## [Exercise data]

==> src/rtl/rorf_pkg.sv <==
`default_nettype none

package rorf_pkg;

  // fixed field widths
  localparam int unsigned CMD_W     = 2;
  localparam int unsigned COORD_W   = 24;
  localparam int unsigned CHAR_W    = 8;
  localparam int unsigned CELL_W    = 8;
  localparam int unsigned DIM_REG_W = 9;
  localparam int unsigned REG_IDX_W = 2;
  localparam int unsigned CFG_DATA_W = 9;

  // command codes
  localparam logic [CMD_W-1:0] CMD_CLEAR = 2'd0;
  localparam logic [CMD_W-1:0] CMD_DRAW  = 2'd1;
  localparam logic [CMD_W-1:0] CMD_READ  = 2'd2;

  // register indexes
  localparam logic [REG_IDX_W-1:0] REG_CANVAS_WIDTH    = 2'd0;
  localparam logic [REG_IDX_W-1:0] REG_CANVAS_HEIGHT   = 2'd1;
  localparam logic [REG_IDX_W-1:0] REG_BACKGROUND_CHAR = 2'd2;

  // register reset values
  localparam logic [DIM_REG_W-1:0] RST_CANVAS_WIDTH    = 9'd256;
  localparam logic [DIM_REG_W-1:0] RST_CANVAS_HEIGHT   = 9'd256;
  localparam logic [CHAR_W-1:0]    RST_BACKGROUND_CHAR = 8'd32;

  typedef struct packed {
    logic [CMD_W-1:0]          cmd;
    logic                      filled;
    logic signed [COORD_W-1:0] rect_left;
    logic signed [COORD_W-1:0] rect_top;
    logic signed [COORD_W-1:0] rect_span_x;
    logic signed [COORD_W-1:0] rect_span_y;
    logic [CHAR_W-1:0]         paint_char;
    logic [CELL_W-1:0]         cell_col;
    logic [CELL_W-1:0]         cell_row;
  } req_t;

  typedef struct packed {
    logic [CHAR_W-1:0] cell_char;
    logic              out_of_range;
  } rsp_t;

endpackage

`default_nettype wire

==> src/rtl/rorf_bbox.sv <==
`default_nettype none

module rorf_bbox #(
  parameter int unsigned FRAC_BITS = 8,
  parameter int unsigned CW        = 8,
  parameter int unsigned DW        = 9,
  parameter int unsigned SW        = 27
) (
  input  wire logic                                  clk_i,
  input  wire logic                                  load_i,
  input  wire logic signed [rorf_pkg::COORD_W-1:0]   rect_left_i,
  input  wire logic signed [rorf_pkg::COORD_W-1:0]   rect_top_i,
  input  wire logic signed [rorf_pkg::COORD_W-1:0]   rect_span_x_i,
  input  wire logic signed [rorf_pkg::COORD_W-1:0]   rect_span_y_i,
  input  wire logic        [DW-1:0]                  w_eff_i,
  input  wire logic        [DW-1:0]                  h_eff_i,
  output logic                                       empty_o,
  output logic             [CW-1:0]                  col_lo_o,
  output logic             [CW-1:0]                  col_hi_o,
  output logic             [CW-1:0]                  row_lo_o,
  output logic             [CW-1:0]                  row_hi_o,
  output logic signed      [SW-1:0]                  x_lo_edge_o,
  output logic signed      [SW-1:0]                  x_hi_edge_o,
  output logic signed      [SW-1:0]                  y_lo_edge_o,
  output logic signed      [SW-1:0]                  y_hi_edge_o
);

  localparam logic signed [SW-1:0] One   = SW'(1) << FRAC_BITS;
  localparam logic signed [SW-1:0] OneM1 = One - SW'(1);

  logic signed [SW-1:0] left_x, top_y, right_x, bot_y;

  // stage one: integer bounds and edge thresholds
  logic signed [SW-1:0] ceil_l_q, floor_r_q, ceil_t_q, floor_b_q;
  logic signed [SW-1:0] left_p1_q, right_m1_q, top_p1_q, bot_m1_q;
  logic                 span_bad_q;

  // stage two: bounds clamped to the canvas
  logic                 empty_q;
  logic [CW-1:0]        col_lo_q, col_hi_q, row_lo_q, row_hi_q;

  logic signed [SW-1:0] w_s, h_s;

  always_comb begin
    left_x  = SW'(rect_left_i);
    top_y   = SW'(rect_top_i);
    right_x = left_x + SW'(rect_span_x_i);
    bot_y   = top_y + SW'(rect_span_y_i);
    w_s     = $signed(SW'(w_eff_i));
    h_s     = $signed(SW'(h_eff_i));
  end

  always_ff @(posedge clk_i) begin
    if (load_i) begin
      ceil_l_q   <= (left_x + OneM1) >>> FRAC_BITS;
      ceil_t_q   <= (top_y + OneM1) >>> FRAC_BITS;
      floor_r_q  <= right_x >>> FRAC_BITS;
      floor_b_q  <= bot_y >>> FRAC_BITS;
      left_p1_q  <= left_x + One;
      right_m1_q <= right_x - One;
      top_p1_q   <= top_y + One;
      bot_m1_q   <= bot_y - One;
      span_bad_q <= (rect_span_x_i <= 0) || (rect_span_y_i <= 0);
    end
  end

  // a span lying between two whole units covers no cell at all
  always_ff @(posedge clk_i) begin
    empty_q  <= span_bad_q || (w_eff_i == '0) || (h_eff_i == '0) ||
                (floor_r_q < 0) || (ceil_l_q >= w_s) ||
                (floor_b_q < 0) || (ceil_t_q >= h_s) ||
                (ceil_l_q > floor_r_q) || (ceil_t_q > floor_b_q);
    col_lo_q <= (ceil_l_q < 0) ? '0 : ceil_l_q[CW-1:0];
    row_lo_q <= (ceil_t_q < 0) ? '0 : ceil_t_q[CW-1:0];
    col_hi_q <= (floor_r_q >= w_s) ? CW'(w_eff_i - DW'(1)) : floor_r_q[CW-1:0];
    row_hi_q <= (floor_b_q >= h_s) ? CW'(h_eff_i - DW'(1)) : floor_b_q[CW-1:0];
  end

  assign empty_o     = empty_q;
  assign col_lo_o    = col_lo_q;
  assign col_hi_o    = col_hi_q;
  assign row_lo_o    = row_lo_q;
  assign row_hi_o    = row_hi_q;
  assign x_lo_edge_o = left_p1_q;
  assign x_hi_edge_o = right_m1_q;
  assign y_lo_edge_o = top_p1_q;
  assign y_hi_edge_o = bot_m1_q;

endmodule

`default_nettype wire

## [Problem to work on]
Could you retype exactly the lines above, starting at the line that contains "right_x >>> FRAC_BITS;" and ending at the line that contains "(floor_r_q < 0)", and nothing more?

## [Problem solution]
      floor_r_q  <= right_x >>> FRAC_BITS;
      floor_b_q  <= bot_y >>> FRAC_BITS;
      left_p1_q  <= left_x + One;
      right_m1_q <= right_x - One;
      top_p1_q   <= top_y + One;
      bot_m1_q   <= bot_y - One;
      span_bad_q <= (rect_span_x_i <= 0) || (rect_span_y_i <= 0);
    end
  end

  // a span lying between two whole units covers no cell at all
  always_ff @(posedge clk_i) begin
    empty_q  <= span_bad_q || (w_eff_i == '0) || (h_eff_i == '0) ||
                (floor_r_q < 0) || (ceil_l_q >= w_s) ||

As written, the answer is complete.